迷走神经调控肥胖所致心肌重构的线粒体稳态失衡机制研究

Cardiac remodeling induced by obesity is the important risk factor in heart failure. Mitochondrial homeostasis is of great significance for preserving cardiac function and metabolic balance，which might related to cardiac remodeling. Our previous study indicated that the cardiac function of hyperlipidemia rats could be improved by enhancing vagal activity, but there is not yet systematic mechanism study about link of vagal regulation with mitochondrial homeostasis and cardiac remodeling induced by obesity. This project will establish cardiac remodeling induced by obesity combined with vagal nerve measurement and cholinergic drug intervention to: 1. investigate the effect of vagal nerve on epicardial fat phenotype transformation and lipotoxicity induced mitochondrial oxidative damage in cardiac remodeling by using microdialysis and immunohistochemistry; 2.disclose the effect of vagal nerve on mitochondrial homeostasis in cardiac remodeling model induced by obesity and related signal pathway. We are going to a) explore the effect of cholinergic drug on mitochondrial shaping proteins Drp1, OPA1 and mitofilin/Mic10/Sam50 complex by co-immunoprecipitation and siRNA and further clarify the effect of mitochondrial dynamics and cristae remodeling on cardiac mitochondrial structure homeostasis. b) measure the effect of DNA methylation, mtUPR and mitochondrial-endoplasmic reticulum interactions on cardiac mitochondrial function homeostasis signal pathway by bisulfite sequencing, gas chromatograph-mass spectrometer and Co-immunoprecipitation. Our study may provide pharmacological interventions targeting on anti-metabolic cardiovascular disease and explore new mitochondria-related drug targets.

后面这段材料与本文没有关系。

Context: an optimization exercise on an open-source flow, tuned for small area. The choices shown serve that exercise and are no tape-out recipe.
The RTL was checked by simulation tests, not by an equivalence proof against the original design.
Power is estimated from default activity; no workload was simulated.

==> flow/design.v <==
module gru_fp_sequencer #(
  parameter int INPUTDIMEN = 4,
  parameter int CELLNUM    = 4,
  parameter int DATABIT    = 16,
  parameter int WDEPTH     = 16,
  parameter int TIMEOUT    = 1023,
  localparam int BW = INPUTDIMEN*CELLNUM*DATABIT,
  localparam int XW = INPUTDIMEN*DATABIT,
  localparam int AW = $clog2(WDEPTH)
) (
  input  logic              clk,
  input  logic              rst_n,
  input  logic              start,
  input  logic              reload,
  input  logic              abort,
  input  logic [7:0]        num_steps,
  output logic [AW-1:0]     w_addr,
  input  logic [6*DATABIT-1:0] w_q,
  output logic [BW-1:0]     wxr,
  output logic [BW-1:0]     wxz,
  output logic [BW-1:0]     wxh,
  output logic [BW-1:0]     whr,
  output logic [BW-1:0]     whz,
  output logic [BW-1:0]     whh,
  output logic              xt_req,
  input  logic              xt_valid,
  input  logic [XW-1:0]     xt_in,
  output logic [XW-1:0]     xt_out,
  output logic              hl_start,
  input  logic              hl_done,
  output logic              ave_start,
  output logic [7:0]        ave_t,
  output logic              head_start,
  input  logic              head_done,
  output logic              busy,
  output logic              done,
  output logic              error,
  output logic              weights_valid
);
  localparam int TW = $clog2(TIMEOUT+1);
  localparam int CW = (TW > AW+1) ? TW : AW+1;
  logic r_load, r_fetch, r_run, r_whl, r_avg, r_head, r_whead, r_done;
  logic [CW-1:0]   r_cnt;
  logic [7:0]      r_idx;
  logic [7:0]      r_steps;
  logic            r_err;
  logic            r_wvalid;
  logic [XW-1:0]   r_xt;
  logic [BW-1:0]   r_wxr, r_wxz, r_wxh;
  logic [BW-1:0]   r_whr, r_whz, r_whh;
  logic [BW-1:0] w_hold, w_shift;
  assign w_hold  = {BW{r_wvalid}};
  assign w_shift = {BW{r_load}};
  logic w_idle, w_wait, w_hit, w_last, w_accept, w_go, w_tmo, w_eq, w_ld;
  assign w_idle   = !(r_load || r_fetch || r_run || r_whl || r_avg || r_head
                      || r_whead || r_done);
  assign w_wait   = r_fetch || r_whl || r_whead;
  assign w_hit    = &r_cnt[CW-1:1];
  assign w_last   = r_cnt[AW];
  assign w_accept = w_idle && start && !abort;
  assign w_go     = w_accept && (num_steps != '0);
  assign w_ld     = reload || !r_wvalid;
  assign w_eq     = (r_idx == r_steps);
  assign w_tmo    = !abort && w_hit && ((r_fetch && !xt_valid)
                    || (r_whl && !hl_done) || (r_whead && !head_done));
  always_ff @(posedge clk or negedge rst_n) begin
    if (!rst_n) begin
      r_load   <= 1'b0;
      r_fetch  <= 1'b0;
      r_run    <= 1'b0;
      r_whl    <= 1'b0;
      r_avg    <= 1'b0;
      r_head   <= 1'b0;
      r_whead  <= 1'b0;
      r_done   <= 1'b0;
      r_idx    <= '0;
      r_err    <= 1'b0;
      r_wvalid <= 1'b0;
    end else begin
      r_load  <= !abort && (w_go && w_ld || r_load && !w_last);
      r_fetch <= !abort && (w_go && !w_ld || r_load && w_last
                 || r_fetch && !xt_valid && !w_hit || r_avg && !w_eq);
      r_run   <= !abort && r_fetch && xt_valid;
      r_whl   <= !abort && (r_run || r_whl && !hl_done && !w_hit);
      r_avg   <= !abort && r_whl && hl_done;
      r_head  <= !abort && r_avg && w_eq;
      r_whead <= !abort && (r_head || r_whead && !head_done && !w_hit);
      r_done  <= !abort && r_whead && head_done;
      if (w_go && reload)
        r_wvalid <= 1'b0;
      else if (r_load && w_last && !abort)
        r_wvalid <= 1'b1;
      if (w_accept) begin
        r_err <= (num_steps == '0);
        r_idx <= '0;
      end else begin
        if (w_tmo) r_err <= 1'b1;
        if (r_run && !abort) r_idx <= r_idx + 1'b1;
      end
    end
  end
  always_ff @(posedge clk) begin
    if (w_wait || (r_load && !w_last)) r_cnt <= r_cnt + 1'b1;
    else                               r_cnt <= '0;
    if (w_accept) r_steps <= num_steps;
    if (r_fetch && xt_valid && !abort) r_xt <= xt_in;
    r_whh <= w_hold & r_whh | w_shift & {r_whh[BW-DATABIT-1:0], w_q[0*DATABIT +: DATABIT]};
    r_whz <= w_hold & r_whz | w_shift & {r_whz[BW-DATABIT-1:0], w_q[1*DATABIT +: DATABIT]};
    r_whr <= w_hold & r_whr | w_shift & {r_whr[BW-DATABIT-1:0], w_q[2*DATABIT +: DATABIT]};
    r_wxh <= w_hold & r_wxh | w_shift & {r_wxh[BW-DATABIT-1:0], w_q[3*DATABIT +: DATABIT]};
    r_wxz <= w_hold & r_wxz | w_shift & {r_wxz[BW-DATABIT-1:0], w_q[4*DATABIT +: DATABIT]};
    r_wxr <= w_hold & r_wxr | w_shift & {r_wxr[BW-DATABIT-1:0], w_q[5*DATABIT +: DATABIT]};
  end
  assign w_addr        = r_load ? r_cnt[AW-1:0] : '0;
  assign wxr           = r_wxr;
  assign wxz           = r_wxz;
  assign wxh           = r_wxh;
  assign whr           = r_whr;
  assign whz           = r_whz;
  assign whh           = r_whh;
  assign xt_req        = r_fetch;
  assign xt_out        = r_xt;
  assign hl_start      = r_run && !abort;
  assign ave_start     = r_avg && !abort;
  assign ave_t         = r_idx;
  assign head_start    = r_head && !abort;
  assign done          = r_done && !abort;
  assign busy          = !w_idle;
  assign error         = r_err;
  assign weights_valid = r_wvalid;
endmodule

肥胖所致心肌重构是心衰发生发展的重要危险因素，线粒体对维持心脏功能和代谢具关键作用。我们前期研究发现增强迷走活性能改善高血脂大鼠心脏功能，但迷走神经如何调控肥胖所致心肌重构及线粒体机制尚不清。本项目拟建立肥胖诱导心肌重构模型结合检测迷走活性并给予拟胆碱药物等干预：①用微透析和免疫组化等方法观察脂毒性及线粒体氧化损伤对心肌重构的影响及迷走对脂肪表型转化的调控；②探讨迷走调控肥胖所致心肌重构的线粒体稳态机制，包括：a)用siRNA和免疫共沉淀等检测线粒体动力学和嵴塑形蛋白Drp1、OPA1和mitofilin/Mic10/Sam50复合物变化，探究迷走调节线粒体结构稳态的药靶；b)用重亚硫酸盐测序、气-质联用、免疫共沉淀等技术检测DNA甲基化、mtUPR和线粒体-内质网交互，探讨迷走调节线粒体功能稳态的信号通路。本项目有望为防治代谢性心血管病提供新药理学干预措施和线粒体药物靶点。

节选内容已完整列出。